Agricultural output from 2020 was already deemed insufficient, while the lockdown drastically reduced trade between China and North Korea, thus exacerbating further the food security problem. The departure of foreign representatives and the closing down of foreign missions in Pyongyang made it more difficult, if not impossible to gauge conditions accurately. All indications, however, suggest an imminent deterioration to mid-1990s famine conditions. The situation is also exacerbated by the sanctions imposed on the sale of fuel to North Korea, which according to Professor Hazel Smith, is detrimental to agriculture and food production activities. 

The coronavirus has also deepened North Korea’s dependency on China’s aid, assistance, and trade. As concerns regarding food scarcity mounted, the border area between North Korea and China gradually reopened for economic activities in 2021. As things stand, China is the most crucial external factor ensuring the survival of the regime and stability of North Korea. Although the border was sealed and there was a strictly enforced lockdown in 2020, China was permitted to dispatch a crew to repatriate the remains of Chinese soldiers and a filming crew, a sign of China’s special status as an ally. As a result, since May 2021, the food supply in Pyongyang has improved, as food became available in Pyongyang’s markets.  

However, North Korean food security should not be based solely on the supplies available in Pyongyang. North Korean agriculture is still known for its primitive approaches and dependency on foreign-supplied fertilizers.
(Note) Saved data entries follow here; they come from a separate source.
This is an optimization exercise on Yosys and OpenROAD, whose aim is small area, a short achievable clock period and few clock cycles, not a production implementation.
Where RTL was checked, it was by simulation tests only, not by an equivalence proof against the original.
Power figures rest on the tool's default switching activity, not on a simulated workload.

==> flow/design.v <==
module Top_lvl (clk,start,mem_addr,mem_data,MIN_WEIGHT,MIN_PATH_NODES,donee);
input clk,start;
output [17:0] mem_addr;
input [17:0] mem_data;
output [14:0] MIN_WEIGHT;
output [17:0] MIN_PATH_NODES;  
output reg donee;
localparam V0=3'd0, V1=3'd1, V2=3'd2, WK=3'd3, DN=3'd4, FIN=3'd5;
reg [2:0] st;
reg [3:0] d;             
reg [17:0] x;            
reg [14:0] bud;          
reg [14:0] wmin;         
reg [17:0] best;         
reg [3:0] bd;            
reg [2:0] T;             
reg tv;                  
reg [17:0] S [1:7];      
reg [1:0]  R [1:7];      
reg [14:0] W [1:7];      
reg tv2;
reg [2:0] T2;
integer l;
always @* begin
  tv2 = 1'b0; T2 = 3'd1;
  for (l = 1; l <= 7; l = l + 1)
    if (l < T && R[l] != 2'd0) begin tv2 = 1'b1; T2 = l; end
end
wire [2:0] bdm1 = bd[2:0] - 3'd1;       
wire [17:0] sr = S[T];
wire [1:0] RT = R[T];
wire [17:0] nx1 = sr + 18'd1;           
wire [17:0] xk = x + {16'd0, 1'b1, st == V2};    
wire [17:0] best1 = best + 18'd1;       
wire [11:0] w = mem_data[11:0];
wire [2:0] nc = mem_data[2:0];
wire prune = (bud[14:12] == 3'd0) && (w >= bud[11:0]);
wire end1 = prune || d[3];              
wire end2 = (nc == 3'd0);
wire v1 = (st == V1), v2 = (st == V2);
wire [14:0] bw = bud - {3'b000, w};     
wire [2:0] dm1 = d[2:0] - 3'd1;         
wire [14:0] wp = wmin - ((st == V0) ? W[dm1] : v1 ? bw : bud);
wire fin = (v1 && end1) || (v2 && end2);    
wire leaf = fin && !(v1 && prune);          
wire over = (fin && !tv && !leaf) || (st == FIN);    
reg [17:0] addr;
always @* begin
  if (st == V0) addr = mem_data;
  else if (st == WK) addr = mem_data + 18'd1;
  else if (!(v1 || v2) || fin) addr = tv ? nx1 : best1;
  else addr = xk;
end
assign mem_addr = start ? 18'd0 : addr;
assign MIN_WEIGHT = wmin;
assign MIN_PATH_NODES = (st != DN || d == 4'd1) ? 18'd0 : (d > bd) ? 18'h3FFFF : sr;
reg sw, rw, ww;
reg [2:0] si;
reg [17:0] sd;
reg [1:0] rd;
always @* begin
  sw = 1'b0; rw = 1'b0; ww = 1'b0; si = d[2:0]; sd = xk; rd = nc[1:0] - 2'd1;
  if (v2 && !end2) begin sw = 1'b1; rw = 1'b1; ww = 1'b1; end
  if (fin && tv) begin sw = 1'b1; rw = 1'b1; si = T; sd = nx1; rd = RT - 2'd1; end
  if (over) begin sw = (bd >= 4'd2); si = bdm1; sd = best; end
  if (st == WK) begin sw = 1'b1; si = dm1; sd = mem_data; end
end
always @(posedge clk) begin
  if (sw) S[si] <= sd;
  if (rw) R[si] <= rd;
  if (ww) W[si] <= wp;
end
always @(posedge clk) begin
  if (start) begin
    st <= V1; d <= 4'd1; x <= 18'd0;
    bud <= 15'h7FFF; wmin <= 15'h7FFF; donee <= 1'b0; tv <= 1'b0;
  end else begin
    case (st)
      V0: begin
        x <= mem_data;
        bud <= wp;
        st <= V1;
      end
      V1: begin
        bud <= bw;
        if (!end1) st <= V2;
      end
      V2: if (!end2) begin
        d <= d + 4'd1;
        st <= V0;
        if (nc[2:1] != 2'b00) begin T <= d[2:0]; tv <= 1'b1; end
      end
      WK: begin
        d <= d - 4'd1;
        if (d == 4'd3) donee <= 1'b1;
        if (d == 4'd2) begin st <= DN; d <= 4'd2; T <= 3'd1; end
      end
      DN: begin
        if (d <= 4'd8) d <= d + 4'd1;
        T <= T + 3'd1;
      end
      default: ;
    endcase
    if (leaf) begin wmin <= wp; best <= x; bd <= d; end
    if (fin) begin
      if (tv) begin
        d <= {1'b0, T} + 4'd1;
        st <= V0;
        if (RT == 2'd1) begin T <= T2; tv <= tv2; end
      end else if (leaf) st <= FIN;
    end
    if (over) begin
      d <= bd - 4'd1;
      if (bd >= 4'd3) begin
        st <= WK;
        if (bd == 4'd3) donee <= 1'b1;
      end else begin
        st <= DN; donee <= 1'b1; d <= 4'd1; T <= 3'd0;
      end
    end
  end
end
endmodule  
Settings: LEC_CHECK=0, CAP_MARGIN=20, CORE_MARGIN=2, CORE_UTILIZATION=40, CTS_CLUSTER_DIAMETER=60, CTS_CLUSTER_SIZE=24, SETUP_SLACK_MARGIN=2.0, SLEW_MARGIN=20; clock period 7.5 ns.
run.sh (not shown) runs the stock make flow with config.mk's settings and CLKGATE_MAP_FILE= SYNTH_SCRIPT=/design/flow/synth_recipe.tcl, a recipe that flattens the netlist after the stock synthesis.
Change:
--- a/flow/design.v
+++ b/flow/design.v
@@ -7,12 +7,13 @@
 output reg donee;
 localparam V0=3'd0, V1=3'd1, V2=3'd2, WK=3'd3, DN=3'd4, FIN=3'd5;
 reg [2:0] st;
 reg [3:0] d;             
 reg [17:0] x;            
 reg [14:0] bud;          
+reg pr;                  
 reg [14:0] wmin;         
 reg [17:0] best;         
 reg [3:0] bd;            
 reg [2:0] T;             
 reg tv;                  
 reg [17:0] S [1:7];      
@@ -32,20 +33,21 @@
 wire [17:0] nx1 = sr + 18'd1;           
 wire [17:0] xk = x + {16'd0, 1'b1, st == V2};    
 wire [17:0] best1 = best + 18'd1;       
 wire [11:0] w = mem_data[11:0];
 wire [2:0] nc = mem_data[2:0];
 wire prune = (bud[14:12] == 3'd0) && (w >= bud[11:0]);
-wire end1 = prune || d[3];              
-wire end2 = (nc == 3'd0);
+wire gone = (bud[14:12] == 3'd0) && (w[11:8] > bud[11:8]);    
+wire end1 = gone || d[3];               
+wire end2 = pr || (nc == 3'd0);
 wire v1 = (st == V1), v2 = (st == V2);
 wire [14:0] bw = bud - {3'b000, w};     
 wire [2:0] dm1 = d[2:0] - 3'd1;         
 wire [14:0] wp = wmin - ((st == V0) ? W[dm1] : v1 ? bw : bud);
 wire fin = (v1 && end1) || (v2 && end2);    
-wire leaf = fin && !(v1 && prune);          
+wire leaf = fin && !(v1 ? prune : pr);      
 wire over = (fin && !tv && !leaf) || (st == FIN);    
 reg [17:0] addr;
 always @* begin
   if (st == V0) addr = mem_data;
   else if (st == WK) addr = mem_data + 18'd1;
   else if (!(v1 || v2) || fin) addr = tv ? nx1 : best1;
@@ -80,12 +82,13 @@
         x <= mem_data;
         bud <= wp;
         st <= V1;
       end
       V1: begin
         bud <= bw;
+        pr <= prune;
         if (!end1) st <= V2;
       end
       V2: if (!end2) begin
         d <= d + 4'd1;
         st <= V0;
         if (nc[2:1] != 2'b00) begin T <= d[2:0]; tv <= 1'b1; end
What happened:
- design area shrinks slightly
- area after synthesis shrinks slightly
- non-clock buffer count grows by 10
- sequential power grows slightly
- clock-buffer cell count grows by 3
Testbench counts after the change, summed over its fixed seeds: cycles 14,033.
Only the layout flow was run in the first run of this note; the RTL was not checked for function there.

separate check: timing with driven ports:
The flow's constraints put no driver on any port. The routed layouts listed below were extracted and timed again, unchanged, in two steps.
Step 1 assumes that a clkbuf_16 drives the clock port and a buf_2 every other input.
Step 2 adds t to the input delays and takes it off the output delays; t is the mean of the earliest and latest rising clock arrival at the registers after step 1. Input paths then give back, and output paths get back, about the clock's delay inside the block.
a / b / c = no drivers / after step 1 / after step 2; a / b = the first two.
run | shift t [ns] | slack for setup (ns) | hold slack, ns | cell pins on the clock port's net
the first run | 0.631 | 2.066 / 2.001 / 1.722 | 0.486 / 0.486 / 0.486 | 1
the second run | 0.633 | 2.100 / 2.055 / 1.548 | 0.473 / 0.473 / 0.473 | 1
After both steps setup and hold are still met in every run listed. For the second run, which loses most, drivers alone change the setup slack by -0.045 ns; drivers and shift together by -0.552 ns.
From an optimization exercise on the open Yosys and OpenROAD flow, aimed at small area, a short achievable clock period and few clock cycles per item; shortcuts taken in it are not production practice. No run shown here included a check of the RTL's function; only the layout flow was run.

`flow/run.sh`:
```
#!/bin/bash
# synth_recipe.tcl (not shown) runs the flow's synth.tcl, then flattens the netlist and writes it again
# the make line also repeats each setting of config.mk as NAME=value (left out here)
make -C /OpenROAD-flow-scripts/flow DESIGN_CONFIG=/design/flow/config.mk WORK_HOME=/design/flow/orfs CLKGATE_MAP_FILE= SYNTH_SCRIPT=/design/flow/synth_recipe.tcl finish
```
`flow/config.mk`:
```
export PLATFORM = sky130hd
export DESIGN_NAME = cordic
export DESIGN_NICKNAME = cordic
export VERILOG_FILES = /design/flow/design.v
export SDC_FILE = /design/flow/constraint.sdc
export NUM_CORES = 4
export LEC_CHECK = 0
export ABC_AREA = 1
export CAP_MARGIN = 20
export CORE_MARGIN = 2
export CORE_UTILIZATION = 40
export SETUP_SLACK_MARGIN = 2.8
export SLEW_MARGIN = 20
```
`flow/constraint.sdc`:
```
create_clock -name core_clock -period 5.5 [get_ports {clk_i}]
set_input_delay 1.1000 -clock core_clock [delete_from_list [all_inputs] [get_ports {clk_i}]]
set_output_delay 1.1000 -clock core_clock [all_outputs]
set_load 0.01 [all_outputs]
```
`flow/design.v`:
```
module cordic #(
    parameter int Width = 16
) (
    input  logic             clk_i,
    input  logic             rst_i,
    input  logic             start_cordic_i,
    input  logic [Width-1:0] x0_i,
    input  logic [Width-1:0] y0_i,
    input  logic [Width-1:0] z0_i,
    output logic [Width-1:0] xn_o,
    output logic [Width-1:0] yn_o,
    output logic [Width-1:0] zn_o,
    output logic             done_tick_cordic_o
);
  function automatic logic [15:0] atan(input logic [3:0] i);
    case (i)
      4'd0: atan = 16'h2D00;
      4'd1: atan = 16'h1A91;
      4'd2: atan = 16'h0E09;
      4'd3: atan = 16'h0720;
      4'd4: atan = 16'h0394;
      4'd5: atan = 16'h01CA;
      4'd6: atan = 16'h00E5;
      4'd7: atan = 16'h0073;
      4'd8: atan = 16'h0039;
      4'd9: atan = 16'h001D;
      4'd10: atan = 16'h000E;
      4'd11: atan = 16'h0007;
      4'd12: atan = 16'h0004;
      4'd13: atan = 16'h0002;
      4'd14: atan = 16'h0001;
      default: atan = 16'h0000;
    endcase
  endfunction
  logic [15:0] x_q, y_q, z_q;
  logic        busy_q;   
  logic        done_q;
  logic neg;
  assign neg = z_q[15];
  logic [15:0] xi, yi;   
  assign xi = x_q ^ {16{neg}};
  assign yi = y_q ^ {16{~neg}};
  logic [15:0] xs, ys, az;
  logic [3:0] lo_q, hi_q;
  logic       last;
  assign last = hi_q[3] & lo_q[2];
  logic [15:0] xl, yl;
  always_comb begin
    xl = 16'd0;
    yl = 16'd0;
    for (int i = 0; i < 4; i++) begin
      xl = xl | ({16{lo_q[i]}} & 16'($signed(xi) >>> i));
      yl = yl | ({16{lo_q[i]}} & 16'($signed(yi) >>> i));
    end
    xs = 16'd0;
    ys = 16'd0;
    for (int i = 0; i < 4; i++) begin
      xs = xs | ({16{hi_q[i]}} & 16'($signed(xl) >>> (4 * i)));
      ys = ys | ({16{hi_q[i]}} & 16'($signed(yl) >>> (4 * i)));
    end
    az = 16'd0;
    for (int i = 0; i < 15; i++) begin
      az = az | ({16{hi_q[i/4] & lo_q[i%4]}} & atan(i));
    end
  end
  logic [15:0] x_d, y_d, z_d, azi;
  logic        cx, cy, cz;
  assign cx  = ~neg & busy_q;
  assign cy  = neg & busy_q;
  assign cz  = ~neg & busy_q;
  assign azi = az ^ {16{~neg & busy_q}};
  logic [16:0] x_s;
  assign x_s = {x_q, 1'b1} + {ys, cx};
  assign x_d = x_s[16:1];
  logic [16:0] y_s;
  assign y_s = {y_q, 1'b1} + {xs, cy};
  assign y_d = y_s[16:1];
  logic [16:0] z_s;
  assign z_s = {z_q, 1'b1} + {azi, cz};
  assign z_d = z_s[16:1];
  always_ff @(posedge clk_i) begin
    if (start_cordic_i) begin
      x_q <= x0_i;
      y_q <= y0_i;
      z_q <= z0_i;
    end else begin
      x_q <= x_d;
      y_q <= y_d;
      z_q <= z_d;
    end
  end
  always_ff @(posedge clk_i, posedge rst_i) begin
    if (rst_i) begin
      lo_q   <= 4'd0;
      hi_q   <= 4'd0;
      busy_q <= 1'b0;
      done_q <= 1'b0;
    end else begin
      if (start_cordic_i) begin
        lo_q <= 4'd1;
        hi_q <= 4'd1;
      end else if (last) begin
        lo_q <= 4'd0;
        hi_q <= 4'd0;
      end else begin
        lo_q <= {lo_q[2:0], lo_q[3]};
        if (lo_q[3]) hi_q <= {hi_q[2:0], 1'b0};
      end
      busy_q <= start_cordic_i || (busy_q && !last);
      done_q <= busy_q && last && !start_cordic_i;
    end
  end
  assign xn_o = x_q;
  assign yn_o = y_q;
  assign zn_o = z_q;
  assign done_tick_cordic_o = done_q;
endmodule
```
==> results of run 1 <==
==> metrics by stage <==
step	instances	setup slack [ns]	hold slack, ns
final	1338	2.44	0.687
after CTS	1299	2.47	0.687
after detailed placement	1222	1.66	0.698
after global placement	1222	1.75	0.702
after global routing	1338	2.31	0.729
after floorplan	969	2.81	0.538
==> sequential cells by signal, indices dropped and copies added (netlist names) <==
| name | count |
|---|---|
| busy_q | 1 |
| done_q | 1 |
| hi_q | 4 |
| lo_q | 4 |
| x_q | 16 |
| y_q | 16 |
| z_q | 16 |
==> how the worst max path moves through the flow <==
stage                            to  slack [ns]             from
floorplan            y_q[9]$_DFF_P_        2.81  z_q[15]$_DFF_P_
global placement     y_q[9]$_DFF_P_        1.75  z_q[15]$_DFF_P_
detailed placement   y_q[7]$_DFF_P_        1.66  z_q[15]$_DFF_P_
CTS                  y_q[8]$_DFF_P_        2.47  z_q[15]$_DFF_P_
global route        y_q[13]$_DFF_P_        2.31  z_q[15]$_DFF_P_
finish               y_q[7]$_DFF_P_        2.44  z_q[15]$_DFF_P_
==> cells in the final DEF (no fill, tap or decap), drive strengths merged, types with 11 or more instances in the layout <==
master,instances
a21oi,73
buf,103
clkbuf,14
clkdlybuf4s50,97
dfxtp,48
ha,45
inv,76
nand2,329
nand3,61
nand4,11
nor2,54
o21ai,63
o22ai,17
or2,25
xnor2,14
xor2,28
==> worst max-delay path: cells and delay by family, from the launching register on <==
kind | cells | cell delay (ns)
fa+ha+maj | 1 | 0.44
flops | 1 | 0.40
xor+xnor | 1 | 0.18
simple gates | 7 | 0.90
buf+inv | 3 | 0.34
compound gates | 3 | 0.68
==> final cells by class <==
class                           instances  area [um^2]  share of cell area (%)
Tap cell                              188          235                    2.59
Clock inverter                          3         15.0                   0.166
Multi-Input combinational cell        791         5070                    56.0
Timing Repair inverter                  1         8.76                  0.0966
Sequential cell                        58         1240                    13.7
Clock buffer                           13          250                    2.76
Inverter                               82          352                    3.88
Timing Repair Buffer                  202         1890                    20.9
==> logic make-up after synthesis <==
family / synth area share (%)
and+or+nand+nor: 35.0
buffers and inverters: 8.65
adders and majority gates: 9.76
DFF: 19.6
xor gates and xnor gates: 5.95
AOI/OAI and AO/OA: 21.0
==> layer usage <==
metal,GRT usage (%),wire length (um),up-vias
met5,0,0,-
met3,5.55,1530,56
li1,-,-,3597
met2,42.6,10500,298
met4,9.89,708,0
met1,36.1,10100,3396
==> repair_timing <==
| item | in CTS | in global routing |
|---|---|---|
| gates cloned | 1 | 2 |
| endpoints found under the setup margin | 47 | 39 |
| resized for setup | 144 | 70 |
| buffers inserted | 60 | 37 |
| endpoints found under the hold margin | 0 | 0 |
| pin swaps | 43 | 47 |
| hold buffers | 0 | 0 |
==> results_dict.tcl, run 1 <==
set metrics [dict create \
    yosysWarnings 1 \
    slowest_stage "fa_2" \
    r2r_end "y_q[7]$_DFF_P_" \
    async_flop_share_pct 17.2 \
    hold_class "reg -> reg" \
    design.die.area_um2 16500 \
    numCtsBuffers 9 \
    grt_pass1_vias 6716 \
    clk_latency_ns 0.34 \
    finalCritPeriodShare_pct 55.6 \
    rsz0062_at_grt "yes" \
    yosys-top-cells-area "nand2_1 19%, dfxtp_1 16%, ha_1 9.1%" \
    synth_nets 1067 \
    initial_core_util_pct 40.8 \
    synth-edff-count 0 \
    grt_max_degree 38 \
    max_cap_viol_count 0 \
    clk_pin_slew_ns 0.06 \
    drive_above_1_share_pct 26.1 \
    r2r_start "z_q[15]$_DFF_P_" \
    cts_max_level 3 \
    timing_hold_violations_final 0 \
    grt_pass1_wl_um 34700 \
    synth_common_cells "312 x nand2_1, 72 x inv_1, 70 x a21oi_1" \
    syn2layout_area_growth_pct 46.7 \
    synth_top_area_cell "nand2_1" \
    slowest_delay_ns 0.44 \
    crit_type "reg -> reg" \
    worst_pin_slew_ns 0.671 \
    row_count 45 \
    ant_nets 0 \
    cts.sinks 58 \
    die_y_um 128 \
    drt_iter0_markers 681 \
    cts.root.buffer_cell "clkbuf_16" \
    drt-total-wl_um 22800 \
    die_x_um 128 \
    vias 7347 \
    whs_path_depth 2 \
    syn_area_um2 6180 \
    grt_antenna_before_repair 0 \
    fin_crit_ns 3.06 \
    final_nets 1243 \
    cts_tree "yes" \
    fmax_mhz 327 \
    reg2reg_depth 15 \
    outcome "no timing/DRC/antenna violations" \
    final_cell_area_um2 9060 \
    hpwl_um 15400 \
    rrSetupSlack_ns 2.44 \
    min_to "hi_q[2]$_DFFE_PP0P_" \
    fill_cells 1413 \
    vias_per_cell 5.49 \
    placed_area_um2 7210 \
    ys_seq_elements 58 \
    ys.flop_type "dfxtp_1" \
    cp-end-kind "flop" \
    crit_top_cell "nand2_1" \
    drt_drc_violations_left 0 \
    cp_cell_sequence "buf_12, buf_6, xor2_2, nand2_1, nand4_1, a22oi_2, o211ai_1, fa_2, nand3_2, nand3_4, a21oi_2, inv_2, or2_2, nand3_1, nand2_1" \
    place_congestion 1.03 \
    startpoint_type "flop" \
    firstDrtPassIters 5 \
    core-area_um2 15100 \
    post-route-util_pct 59.9 \
    io_pins 100 \
    cts.path.max_buffers 2 \
    avgSynthCellArea_um2 6.38 \
    critPathArrivalTime_ns 3.29 \
    yosysMostFrequentCell "nand2_1" \
    synth.distinct_cells 53 \
    n_antenna_cell 0 \
    path_max_fanout 7 \
    skew_ns 0.00631 \
    synth_top_area_share_pct 19.0 \
    routedWlPerCell_um 17.1 \
    final-setup-viol-count 0 \
    min_from "hi_q[2]$_DFFE_PP0P_" \
    cp.required_ns 5.73 \
    relSlewSlack_pct 55.3 \
    io_buffers 99 \
    synth_seq_area_share_pct 19.6 \
    slew_viol_final 0 \
    synthCells 969 \
    fin_tns_setup_ns 0 \
    overflow 0 \
    track_usage_pct 26.9 \
]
Notwithstanding some efforts to resort to the Juche (self-reliance) strategy under Kim Jong-un (such as the opening of a new fertilizer plant), the domestic supply of fertilizers is hardly sustainable for all farmers and agriculture activities.  

During the great famine in the 1990s, the North Korean people proved to be remarkably resilient but that should not be a reason to let the North Korean people fend for themselves, without health and agricultural resources. Medical and aid-related activities should be exempted from sanctions. As Dr. Kee Park, professor at Harvard Medical School has pointed out, North Korea has been serious about improving its health infrastructure and assistance to North Korea should not be denied solely because of the stalemate over the denuclearization negotiations. The North Korean people should also be connected with the outside world. For example, the Choson Exchange, a Singaporean NGO, has been able to conduct online classes with North Korean students during the pandemic. Since then, other online engagements, including those between Russian academies and universities with their North Korean counterparts, have been discussed and will be launched.  

While regime resilience will undoubtedly be guaranteed, societal resilience remains an issue of concern. The political stability of North Korea is assured but possibly at the expense of its people’s welfare. North Korea is due to receive 1.7 million doses of AstraZeneca vaccines through COVAX, the United Nations-backed program, but reports of delayed shipments and the ongoing mutations of the coronavirus have already led the North Korean regime to prepare to fight a lengthy battle for survival. It is pointless to debate the ethics of delaying supplies to such a regime as North Korea, then when the United States continues to deny the North Korean people aid amidst unethical sanctions.

A multi-layered approach to engaging North Korea through governmental and non-governmental channels should assure it of the sincere intent of external parties to help it rethink the potential of credible engagement to open new ways to help its people cope with and overcome their strenuous conditions. Disarmament, not denuclearization, should be part of the high-politics negotiations to gain trust and credibility and to assert a humanitarian agenda as part of the norm, not as a deal that can be forsaken. 

Dr. Chiew-Ping Hoo is a professor at the National University of Malaysia. She is the Senior Lecturer in the Strategic Studies and International Relations Program.